Early every morning since my unemployment, since the world started spinning, in the quiet of my still darkened bedroom, I’ve reached for my phone. With a reluctant heart, I scan the headlines, looking at the number of deaths. My heart is especially heavy for the people of Italy. There is a moment in the quiet, when I’m hopeful that maybe I’ll find nothing of Covid-19, maybe the last few days have been a dream.
While each day the spinning continues.
We’ve been encouraged to stay HOME, to do our part, to flatten the curve. Home is my refuge anyway.
Early last Saturday morning, in the quiet, amongst the Covid-19 updates, was the news that Kenny Rogers had died. I read the headline twice. Kenny Rogers, my very favorite singer of all time, had died. He had been my favorite for as long as I can remember. He was 81 years old. He died of natural causes surrounded by his family in his Georgia home, and so I layered this upon my already heavy heart and brought it into my day.
With a vintage Monopoly game laid out on my kitchen table, my family graciously let me listen to Kenny as long as I needed. We had a dance party during snack breaks. My husband shamelessly put hotels on all of his skid row properties and instructed my kids to make sure I didn’t end up with all four of the Railroads. Kenny crooned “Love Will Turn You Around” and the worry, of the last few days fell upon my cheeks.

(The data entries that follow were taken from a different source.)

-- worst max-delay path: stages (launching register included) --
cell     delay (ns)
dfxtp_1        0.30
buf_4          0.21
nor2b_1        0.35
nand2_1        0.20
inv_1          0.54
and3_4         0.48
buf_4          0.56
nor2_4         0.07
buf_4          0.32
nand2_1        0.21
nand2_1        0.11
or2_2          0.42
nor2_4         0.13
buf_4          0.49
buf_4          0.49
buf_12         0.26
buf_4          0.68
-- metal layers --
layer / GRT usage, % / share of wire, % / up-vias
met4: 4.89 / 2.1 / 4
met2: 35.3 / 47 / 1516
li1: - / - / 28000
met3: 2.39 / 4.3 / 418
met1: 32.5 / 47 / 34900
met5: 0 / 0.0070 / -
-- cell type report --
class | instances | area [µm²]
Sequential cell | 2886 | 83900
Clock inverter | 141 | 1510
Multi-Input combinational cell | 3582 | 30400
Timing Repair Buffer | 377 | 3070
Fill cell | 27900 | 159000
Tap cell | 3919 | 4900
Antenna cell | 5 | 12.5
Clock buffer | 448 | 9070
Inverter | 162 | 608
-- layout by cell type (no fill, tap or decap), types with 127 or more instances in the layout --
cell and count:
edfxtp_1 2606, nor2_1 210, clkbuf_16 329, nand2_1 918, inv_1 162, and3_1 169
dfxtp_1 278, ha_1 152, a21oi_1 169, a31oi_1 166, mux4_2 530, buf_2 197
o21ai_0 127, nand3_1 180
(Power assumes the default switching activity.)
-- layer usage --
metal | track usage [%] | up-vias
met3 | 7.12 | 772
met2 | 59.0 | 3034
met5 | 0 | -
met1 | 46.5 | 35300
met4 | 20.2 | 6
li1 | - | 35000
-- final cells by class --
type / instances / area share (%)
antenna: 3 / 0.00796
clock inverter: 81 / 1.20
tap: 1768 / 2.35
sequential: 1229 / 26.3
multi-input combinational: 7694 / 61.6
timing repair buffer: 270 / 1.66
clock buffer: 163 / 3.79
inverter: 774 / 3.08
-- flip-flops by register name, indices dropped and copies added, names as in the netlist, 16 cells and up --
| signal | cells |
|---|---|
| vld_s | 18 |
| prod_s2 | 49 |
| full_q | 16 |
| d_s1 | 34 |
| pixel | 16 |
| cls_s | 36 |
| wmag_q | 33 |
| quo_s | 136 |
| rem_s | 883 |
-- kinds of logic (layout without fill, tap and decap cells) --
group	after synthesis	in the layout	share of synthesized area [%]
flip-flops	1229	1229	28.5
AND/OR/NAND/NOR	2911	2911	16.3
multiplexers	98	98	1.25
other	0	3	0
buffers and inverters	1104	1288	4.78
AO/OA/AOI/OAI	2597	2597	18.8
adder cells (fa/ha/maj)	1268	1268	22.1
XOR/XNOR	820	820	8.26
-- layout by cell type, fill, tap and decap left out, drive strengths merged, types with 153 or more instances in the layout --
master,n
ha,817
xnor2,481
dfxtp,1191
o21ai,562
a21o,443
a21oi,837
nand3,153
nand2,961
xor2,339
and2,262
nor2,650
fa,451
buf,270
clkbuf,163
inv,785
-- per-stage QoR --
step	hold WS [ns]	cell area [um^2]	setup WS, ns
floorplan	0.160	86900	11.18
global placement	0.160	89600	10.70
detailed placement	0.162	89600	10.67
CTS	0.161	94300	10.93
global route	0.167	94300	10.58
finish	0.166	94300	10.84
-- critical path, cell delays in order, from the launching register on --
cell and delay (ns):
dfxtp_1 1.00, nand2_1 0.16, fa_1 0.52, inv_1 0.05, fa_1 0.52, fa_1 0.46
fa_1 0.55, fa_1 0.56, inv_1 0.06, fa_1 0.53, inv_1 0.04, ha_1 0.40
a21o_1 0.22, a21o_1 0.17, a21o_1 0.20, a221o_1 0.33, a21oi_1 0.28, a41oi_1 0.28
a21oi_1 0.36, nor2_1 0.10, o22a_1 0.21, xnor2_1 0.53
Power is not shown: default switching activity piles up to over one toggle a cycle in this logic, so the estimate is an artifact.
$ cat config.mk
export PLATFORM = sky130hd
export DESIGN_NAME = wmid_front
export DESIGN_NICKNAME = d
export VERILOG_FILES = /design/src/rtl/wmid_pkg.sv /design/src/rtl/wmid_front.sv
export SDC_FILE = /design/constraint.sdc
export NUM_CORES = 1
export LEC_CHECK = 0
export ABC_AREA = 1
export BUFFER_PORTS_ARGS = -buffer_cell sky130_fd_sc_hd__buf_2
export CAP_MARGIN = 20
export CELL_PAD_IN_SITES_DETAIL_PLACEMENT = 1
export CELL_PAD_IN_SITES_GLOBAL_PLACEMENT = 1
export CORE_ASPECT_RATIO = 0.8
export CORE_MARGIN = 2
export CORE_UTILIZATION = 43
export DETAILED_ROUTE_END_ITERATION = 7
export HOLD_SLACK_MARGIN = 0.05
export PLACE_DENSITY_LB_ADDON = 0.15
export SLEW_MARGIN = 0
export SYNTH_ARGS = -nofsm -noshare
export SYNTH_HDL_FRONTEND = slang
export SYNTH_SLANG_ARGS = --single-unit
export TNS_END_PERCENT = 50
$ cat constraint.sdc
create_clock -name clk -period 6 [get_ports clk]
set_input_delay 0.6 -clock clk [delete_from_list [all_inputs] [get_ports clk]]
set_output_delay 0.6 -clock clk [all_outputs]
set_load 0.02 [all_outputs]
$ cat src/rtl/wmid_pkg.sv
// ----------------------------------------------------------------------------
// wmid_pkg
// Shared types and constants of the management frame intrusion detector.
// ----------------------------------------------------------------------------
package wmid_pkg;

  localparam logic [1:0] ALERT_NONE    = 2'd0;
  localparam logic [1:0] ALERT_FLOOD   = 2'd1;
  localparam logic [1:0] ALERT_TWIN    = 2'd2;
  localparam logic [1:0] ALERT_UNKNOWN = 2'd3;

  localparam logic [3:0] SUB_DEAUTH   = 4'd12;
  localparam logic [3:0] SUB_DISASSOC = 4'd10;
  localparam logic [3:0] SUB_BEACON   = 4'd8;
  localparam logic [3:0] SUB_PROBE_RSP = 4'd5;

  localparam logic [1:0] TYPE_MGMT = 2'd0;

  localparam logic [1:0] FLAG_TWIN    = 2'b01;
  localparam logic [1:0] FLAG_UNKNOWN = 2'b10;

  localparam logic [1:0] REG_WINDOW_MS = 2'd0;
  localparam logic [1:0] REG_THRESHOLD = 2'd1;
  localparam logic [1:0] REG_UNKNOWN_EN = 2'd2;

  typedef struct packed {
    logic [11:0] frame_length;
    logic [1:0]  frame_type;
    logic [3:0]  frame_subtype;
    logic [31:0] time_ms;
    logic [47:0] bssid;
    logic        ssid_parsed;
    logic        ssid_trusted;
    logic        bssid_trusted;
  } frame_t;

  typedef struct packed {
    logic [1:0]  alert_kind;
    logic        flood_by_disassoc;
    logic [31:0] window_count;
    logic        table_full;
    logic [31:0] mgmt_count;
    logic [31:0] beacon_frames;
    logic [31:0] deauth_frames;
    logic [31:0] alert_total;
    logic [6:0]  ap_count;
  } result_t;

  // Classified work handed from the front part to the back part.
  typedef enum logic [1:0] {
    OP_IGNORE,
    OP_OTHER,
    OP_DEAUTH,
    OP_BEACON
  } op_t;

  typedef struct packed {
    op_t         op;
    logic        disassoc;
    logic        reg_lookup;
    logic [1:0]  flag;
    logic [1:0]  kind;
    logic [31:0] time_ms;
    logic [47:0] bssid;
  } work_t;

endpackage

$ cat src/rtl/wmid_front.sv
// ----------------------------------------------------------------------------
// wmid_front
// Accepts frame digests, classifies them and pushes work into a small queue.
// ----------------------------------------------------------------------------
module wmid_front #(
  parameter int MIN_FRAME_BYTES = 24
) (
  input  logic               clk,
  input  logic               rst,
  input  wmid_pkg::frame_t   in_data,
  input  logic               in_valid,
  output logic               in_ready,
  input  logic               unknown_en,
  output wmid_pkg::work_t    work,
  output logic               work_valid,
  input  logic               work_ready
);
  import wmid_pkg::*;

  localparam int QDEPTH = 2;

  work_t      q [QDEPTH];
  logic       wptr, rptr;
  logic [1:0] count;
  work_t      cls;
  logic       push, pop;

  always_comb begin
    cls            = '0;
    cls.time_ms    = in_data.time_ms;
    cls.bssid      = in_data.bssid;
    cls.disassoc   = (in_data.frame_subtype == SUB_DISASSOC);
    cls.op         = OP_IGNORE;
    if (in_data.frame_length >= 12'(MIN_FRAME_BYTES) && in_data.frame_type == TYPE_MGMT) begin
      if (in_data.frame_subtype == SUB_DEAUTH || in_data.frame_subtype == SUB_DISASSOC) begin
        cls.op = OP_DEAUTH;
      end else if (in_data.frame_subtype == SUB_BEACON ||
                   in_data.frame_subtype == SUB_PROBE_RSP) begin
        cls.op = OP_BEACON;
        if (in_data.ssid_parsed) begin
          if (in_data.ssid_trusted && !in_data.bssid_trusted) begin
            cls.reg_lookup = 1'b1;
            cls.flag       = FLAG_TWIN;
            cls.kind       = ALERT_TWIN;
          end else if (!in_data.ssid_trusted && unknown_en) begin
            cls.reg_lookup = 1'b1;
            cls.flag       = FLAG_UNKNOWN;
            cls.kind       = ALERT_UNKNOWN;
          end
        end
      end else begin
        cls.op = OP_OTHER;
      end
    end
  end

  assign in_ready   = (count != 2'(QDEPTH));
  assign push       = in_valid && in_ready;
  assign work_valid = (count != 2'd0);
  assign pop        = work_valid && work_ready;
  assign work       = q[rptr];

  always_ff @(posedge clk) begin
    if (push) begin
      q[wptr] <= cls;
    end
    if (rst) begin
      wptr  <= 1'b0;
      rptr  <= 1'b0;
      count <= 2'd0;
    end else begin
      if (push) wptr <= ~wptr;
      if (pop) rptr <= ~rptr;
      count <= count + 2'(push) - 2'(pop);
    end
  end

endmodule

==> metrics.yaml <==
synth:
  synth_xor_area_share_pct: 0.129
  synth_compound_area_share_pct: 0.331
  synth_area_sq_um: 6810
  ys_ff_latch: 177
  avgSynthCellArea_sq_um: 20.1
  yosysTopAreaCell: "edfxtp_1"
  yosysWarningCount: 0
  synth_top_family_by_area: "multiplexers"
  synth_area_leaders: "edfxtp_1 76%, mux2_4 8.8%, mux2_2 7.6%"
  synth_cells: 339
  synth-simple-area-share_pct: 2.63
  synthMuxAreaShare_pct: 16.4
  synth_nets: 447
  synthAdderAreaFrac_pct: 0.367
  ys_seq_area_share_pct: 77.3
  synth_top_area_share_pct: 75.8
  yosys.cell_types.count: 20
floorplan:
  die_area_sq_um: 16900
  dieHeight_um: 117
  die_x_um: 145
  initial_core_util_pct: 43.5
  io_pins: 196
  rows: 41
  core_sq_um: 15600
placement:
  pre_cts_ws_ns: 3.17
  place_hpwl_um: 8810
  io_buffers: 192
  gp_congestion: 0.675
worst_setup_path:
  path_cells: "buf_4 > mux2_2 > buf_2"
  worstPathRequired_ns: 5.40
  crit_path_end_kind: "output port"
  cp_slowest_cell: "dfxtp_4"
  cp_max_fo: 58
  start_kind: "flop"
  max_stage_delay_ns: 0.96
  critical_path_class: "flop to output port"
  worstPathArrival_ns: 2.55
drt:
  wl_met1_um: 5250
  met3_length_um: 1190
  top_layer_used: "met5"
  drt_iter0_markers: 193
  first_pass_iters: 4
  dr_wl_met2_um: 6460
  dr_total_vias: 3579
  vias_per_cell: 4.65
  drt_wl_total_um: 13100
  wl_per_cell_um: 17.1
  antenna_left: 0
  drc: 0
clock_network:
  cts.sinks: 177
  cts_buffers: 17
  htreeDepth: 4
  cts_resized: 0
  postCtsHoldBufs: 0
  tritoncts: "built"
  cts_setup_buffers: 0
  root_buffer: "clkbuf_16"
  clock_latency_ns: 0.42
  clkTransAtPathRegs_ns: 0.06
  cts_max_path_buffers: 2
cells_and_area:
  layout_commonest_cell: "buf_2"
  area_growth_pct: 25.5
  most-common-layout-cells: "192 x buf_2, 172 x edfxtp_1, 46 x mux2_2, 40 x mux2_4"
  fin_nets: 650
  drive_above_1_share_pct: 56.1
  diodes: 0
  fillers: 1505
timing:
  fin_ws_ns: 2.85
  tns_ns: 0
  slew_headroom_pct: 38.4
  setup_violations: 0
  worst_pin_slew_ns: 0.925
  min_period_over_period_pct: 52.6
  min_period_ns: 3.15
  rsz0062_at_grt: "false"
  drv_slew: 0
  max_freq_mhz: 317
  finalClockSkew_ns: 0.00721
  hold_violations: 0
flow_run:
  max_cap_viol_count: 0
global_route:
  grt_overflow_total: 0
  grt_pass1_wl_um: 19400
  grt_start_max_net_pins: 61
  grt_usage_pct: 15.7
  grt_pass1_vias: 3817
  antenna_found_initial: 1
outcome:
  status: "complete, no violations"
power_and_ir_drop:
  max-vdd-ir-drop_v: 0.000268
  p_leak_nw: 3.35
  power_density_nw_per_um2: 439
hold_path:
  hold_path.class: "input pin to flop"
==> worst max-delay path: cells and delay by family, from the launching register on <==
family | cells | cell delay, ns
muxes | 1 | 0.40
DFF | 1 | 0.96
buffers and inverters | 2 | 0.74
==> sequential cells by signal (all words and copies together), names as in the netlist, named ones only <==
| name | flops |
|---|---|
| q | 172 |
| rptr | 1 |
| count | 2 |
| wptr | 1 |
==> layer usage <==
layer | vias to the layer above | global-route usage (%)
met5 | - | 0
met1 | 1750 | 18.0
met4 | 2 | 6.08
met3 | 18 | 7.22
met2 | 121 | 25.8
li1 | 1688 | -
==> logic make-up after synthesis <==
logic type | after synthesis
AO/OA/AOI/OAI | 4
XOR/XNOR | 1
adder cells (fa/ha/maj) | 2
buffers and inverters | 26
flip-flops | 177
multiplexers | 86
AND/OR/NAND/NOR | 43
==> power breakdown <==
group	internal [mW]	switching, mW	total (mW)
clock network	0.692	0.433	1.13
registers	1.58	0.0975	1.67
logic	0.405	0.545	0.950
total	2.67	1.08	3.75
==> stage by stage <==
stage	power [mW]	area, sq um	hold WS, ns	cells	util [%]
after floorplan	2.40	6810	0.496	339	-
after global placement	2.64	7950	0.517	738	50.8
after detailed placement	2.67	7950	0.537	738	50.8
after CTS	3.80	8550	0.341	769	54.6
after global routing	3.91	8550	0.341	769	54.6
final	3.75	8550	0.367	769	54.6
==> synth_stat cells (all sizes together) <==
cell / number
a21oi: 1
buf: 12
dfxtp: 5
edfxtp: 172
ha: 2
inv: 14
mux2: 86
nand2: 17
nand3: 2
nor2: 18
nor3: 3
nor3b: 3
o21a: 1
o21ai: 2
xnor2: 1
==> cell type report <==
cell class / count / area (sq um) / share of cell area, %
Clock buffer: 20 / 437 / 5.11
Clock inverter: 11 / 163 / 1.90
Inverter: 14 / 52.6 / 0.615
Multi-Input combinational cell: 136 / 1370 / 16.0
Sequential cell: 177 / 5270 / 61.6
Tap cell: 215 / 269 / 3.15
Timing Repair Buffer: 196 / 991 / 11.6
==> final timing paths <==
check,from,to,slack (ns),cells after the start
setup / recovery,flop,work[21],2.85,3
hold / removal,in_data[81],q[1][78],0.37,1
setup reg to reg,count[0],q[0][14],3.40,5
hold reg to reg,rptr,flop,0.55,2
No activity file was read; power rests on OpenSTA's default activity.
<file path="src/rtl/wmid_pkg.sv">
// ----------------------------------------------------------------------------
// wmid_pkg
// Shared types and constants of the management frame intrusion detector.
// ----------------------------------------------------------------------------
package wmid_pkg;

  localparam logic [1:0] ALERT_NONE    = 2'd0;
  localparam logic [1:0] ALERT_FLOOD   = 2'd1;
  localparam logic [1:0] ALERT_TWIN    = 2'd2;
  localparam logic [1:0] ALERT_UNKNOWN = 2'd3;

  localparam logic [3:0] SUB_DEAUTH   = 4'd12;
  localparam logic [3:0] SUB_DISASSOC = 4'd10;
  localparam logic [3:0] SUB_BEACON   = 4'd8;
  localparam logic [3:0] SUB_PROBE_RSP = 4'd5;

  localparam logic [1:0] TYPE_MGMT = 2'd0;

  localparam logic [1:0] FLAG_TWIN    = 2'b01;
  localparam logic [1:0] FLAG_UNKNOWN = 2'b10;

  localparam logic [1:0] REG_WINDOW_MS = 2'd0;
  localparam logic [1:0] REG_THRESHOLD = 2'd1;
  localparam logic [1:0] REG_UNKNOWN_EN = 2'd2;

  typedef struct packed {
    logic [11:0] frame_length;
    logic [1:0]  frame_type;
    logic [3:0]  frame_subtype;
    logic [31:0] time_ms;
    logic [47:0] bssid;
    logic        ssid_parsed;
    logic        ssid_trusted;
    logic        bssid_trusted;
  } frame_t;

  typedef struct packed {
    logic [1:0]  alert_kind;
    logic        flood_by_disassoc;
    logic [31:0] window_count;
    logic        table_full;
    logic [31:0] mgmt_count;
    logic [31:0] beacon_frames;
    logic [31:0] deauth_frames;
    logic [31:0] alert_total;
    logic [6:0]  ap_count;
  } result_t;

  // Classified work handed from the front part to the back part.
  typedef enum logic [1:0] {
    OP_IGNORE,
    OP_OTHER,
    OP_DEAUTH,
    OP_BEACON
  } op_t;

  typedef struct packed {
    op_t         op;
    logic        disassoc;
    logic        reg_lookup;
    logic [1:0]  flag;
    logic [1:0]  kind;
    logic [31:0] time_ms;
    logic [47:0] bssid;
  } work_t;

endpackage

</file>
<file path="src/rtl/wmid_back.sv">
// ----------------------------------------------------------------------------
// wmid_back
// Executes classified work: counters, flood window and the BSSID registry.
// ----------------------------------------------------------------------------
module wmid_back #(
  parameter int TABLE_ENTRIES = 96
) (
  input  logic               clk,
  input  logic               rst,
  input  wmid_pkg::work_t    work,
  input  logic               work_valid,
  output logic               work_ready,
  input  logic [15:0]        window_len,
  input  logic [15:0]        flood_threshold,
  output wmid_pkg::result_t  res,
  output logic               res_valid,
  input  logic               res_ready
);
  import wmid_pkg::*;

  localparam int IW = (TABLE_ENTRIES > 1) ? $clog2(TABLE_ENTRIES) : 1;
  localparam int CW = $clog2(TABLE_ENTRIES + 1);

  typedef enum logic [2:0] {S_IDLE, S_SCAN, S_CMP, S_DONE, S_OUT} state_t;

  state_t      state;
  work_t       cur;
  // Each table word holds the alert flags above the 48-bit BSSID.
  logic [49:0] mem [TABLE_ENTRIES];
  logic [49:0] rd_word;
  logic [49:0] wr_word;
  logic        wr_en;
  logic [IW-1:0] wr_idx;
  logic [TABLE_ENTRIES-1:0] in_use;
  logic [IW-1:0] idx, cmp_idx, free_idx;
  logic        free_found, hit;
  logic [IW-1:0] hit_idx;
  logic [1:0]  hit_flags;
  logic [31:0] window_start, window_hits;
  logic        flood_reported;
  logic [31:0] cnt_mgmt, cnt_beacon, cnt_deauth, cnt_alert;
  logic [CW-1:0] used;
  logic [31:0] hits_inc;
  logic [31:0] elapsed;
  logic [1:0]  out_kind;
  logic        out_disassoc, out_full;

  assign work_ready = (state == S_IDLE) && !res_valid;
  assign hits_inc   = window_hits + 32'd1;
  assign elapsed    = work.time_ms - window_start;

  assign wr_en   = (state == S_DONE) &&
                   (hit ? ((hit_flags & cur.flag) == 2'b00) : free_found);
  assign wr_idx  = hit ? hit_idx : free_idx;
  assign wr_word = {(hit ? (hit_flags | cur.flag) : cur.flag), cur.bssid};

  always_ff @(posedge clk) begin
    rd_word <= mem[idx];
    if (wr_en) begin
      mem[wr_idx] <= wr_word;
    end
  end

  always_ff @(posedge clk) begin
    if (rst) begin
      state          <= S_IDLE;
      res_valid      <= 1'b0;
      window_start   <= '0;
      window_hits    <= '0;
      flood_reported <= 1'b0;
      cnt_mgmt       <= '0;
      cnt_beacon     <= '0;
      cnt_deauth     <= '0;
      cnt_alert      <= '0;
      used           <= '0;
      in_use         <= '0;
      out_kind       <= ALERT_NONE;
      out_disassoc   <= 1'b0;
      out_full       <= 1'b0;
    end else begin
      if (res_valid && res_ready) res_valid <= 1'b0;
      unique case (state)
        S_IDLE: begin
          if (work_valid && work_ready) begin
            cur          <= work;
            out_kind     <= ALERT_NONE;
            out_disassoc <= 1'b0;
            out_full     <= 1'b0;
            unique case (work.op)
              OP_IGNORE: state <= S_OUT;
              OP_OTHER: begin
                cnt_mgmt <= cnt_mgmt + 32'd1;
                state    <= S_OUT;
              end
              OP_DEAUTH: begin
                cnt_mgmt   <= cnt_mgmt + 32'd1;
                cnt_deauth <= cnt_deauth + 32'd1;
                if (elapsed > {16'd0, window_len}) begin
                  window_start <= work.time_ms;
                  window_hits  <= 32'd1;
                  if (32'd1 >= {16'd0, flood_threshold}) begin
                    flood_reported <= 1'b1;
                    cnt_alert      <= cnt_alert + 32'd1;
                    out_kind       <= ALERT_FLOOD;
                    out_disassoc   <= work.disassoc;
                  end else begin
                    flood_reported <= 1'b0;
                  end
                end else begin
                  window_hits <= hits_inc;
                  if (hits_inc >= {16'd0, flood_threshold} && !flood_reported) begin
                    flood_reported <= 1'b1;
                    cnt_alert      <= cnt_alert + 32'd1;
                    out_kind       <= ALERT_FLOOD;
                    out_disassoc   <= work.disassoc;
                  end
                end
                state <= S_OUT;
              end
              OP_BEACON: begin
                cnt_mgmt   <= cnt_mgmt + 32'd1;
                cnt_beacon <= cnt_beacon + 32'd1;
                idx        <= '0;
                free_found <= 1'b0;
                hit        <= 1'b0;
                state      <= work.reg_lookup ? S_SCAN : S_OUT;
              end
              default: state <= S_OUT;
            endcase
          end
        end
        // Memory read issued for idx; compared in the next cycle, in S_CMP.
        S_SCAN: begin
          cmp_idx <= idx;
          state   <= S_CMP;
        end
        S_CMP: begin
          if (in_use[cmp_idx]) begin
            if (rd_word[47:0] == cur.bssid) begin
              hit       <= 1'b1;
              hit_idx   <= cmp_idx;
              hit_flags <= rd_word[49:48];
            end
          end else if (!free_found) begin
            free_found <= 1'b1;
            free_idx   <= cmp_idx;
          end
          if ((in_use[cmp_idx] && rd_word[47:0] == cur.bssid) ||
              cmp_idx == IW'(TABLE_ENTRIES - 1)) begin
            state <= S_DONE;
          end else begin
            idx   <= cmp_idx + IW'(1);
            state <= S_SCAN;
          end
        end
        S_DONE: begin
          if (hit) begin
            if ((hit_flags & cur.flag) == 2'b00) begin
              cnt_alert <= cnt_alert + 32'd1;
              out_kind  <= cur.kind;
            end
          end else if (free_found) begin
            in_use[free_idx] <= 1'b1;
            used             <= used + CW'(1);
            cnt_alert        <= cnt_alert + 32'd1;
            out_kind         <= cur.kind;
          end else begin
            out_full <= 1'b1;
          end
          state <= S_OUT;
        end
        S_OUT: begin
          res_valid <= 1'b1;
          state     <= S_IDLE;
        end
        default: state <= S_IDLE;
      endcase
    end
  end

  always_comb begin
    res.alert_kind        = out_kind;
    res.flood_by_disassoc = out_disassoc;
    res.table_full        = out_full;
    res.window_count      = window_hits;
    res.mgmt_count        = cnt_mgmt;
    res.beacon_frames     = cnt_beacon;
    res.deauth_frames     = cnt_deauth;
    res.alert_total       = cnt_alert;
    res.ap_count          = 7'(used);
  end

endmodule

</file>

While each day the spinning continues.
…we’ve spent time cooking together and baking together and snuggling on the couch. We’ve watched The Office and This Is Us. I’ve spent uninterrupted time on the phone, checking in with friends and family. We’ve taken walks and tried to process a bit of disappointment. I’ve stood in our hallway immensely grateful for our church family, listening to my Daughter connect online with our youth group. We’ve spent time in prayer.
Our sweet little dog whimpers for what seems to be no reason at all, his eyes looking right through ours. I’m certain he too feels the spinning.
… we’ve eaten pancakes, lots of pancakes (ok it’s mostly me) I sent a text to my co-workers asking for help. I can’t seem to stop with the pancakes. I received a reply suggesting I switch to waffles. Thanks for understanding me Amanda, because it’s true, we are all in this together.
While each day the spinning continues.
Yesterday, I scrolled through my Facebook feed and came across a friend’s updated profile picture. Lyndsey and I worked together when she was newly married. Now, a handful of years later her and her husband were excepting their first child. There, in my news feed, was a picture of a new little family of three. The photo was taken in an OR, because things don’t always go the way we plan. Lyndsey, still on oxygen, had the most beautiful smile. Her husband was in surgical gear, his eyes full of emotion, as he held their beautiful, perfect baby girl. Their image overwhelmed me, and again the worry of these past days streamed down my cheeks.
Welcome to this beautiful broken spinning world sweet Lena, we are so glad you’re here.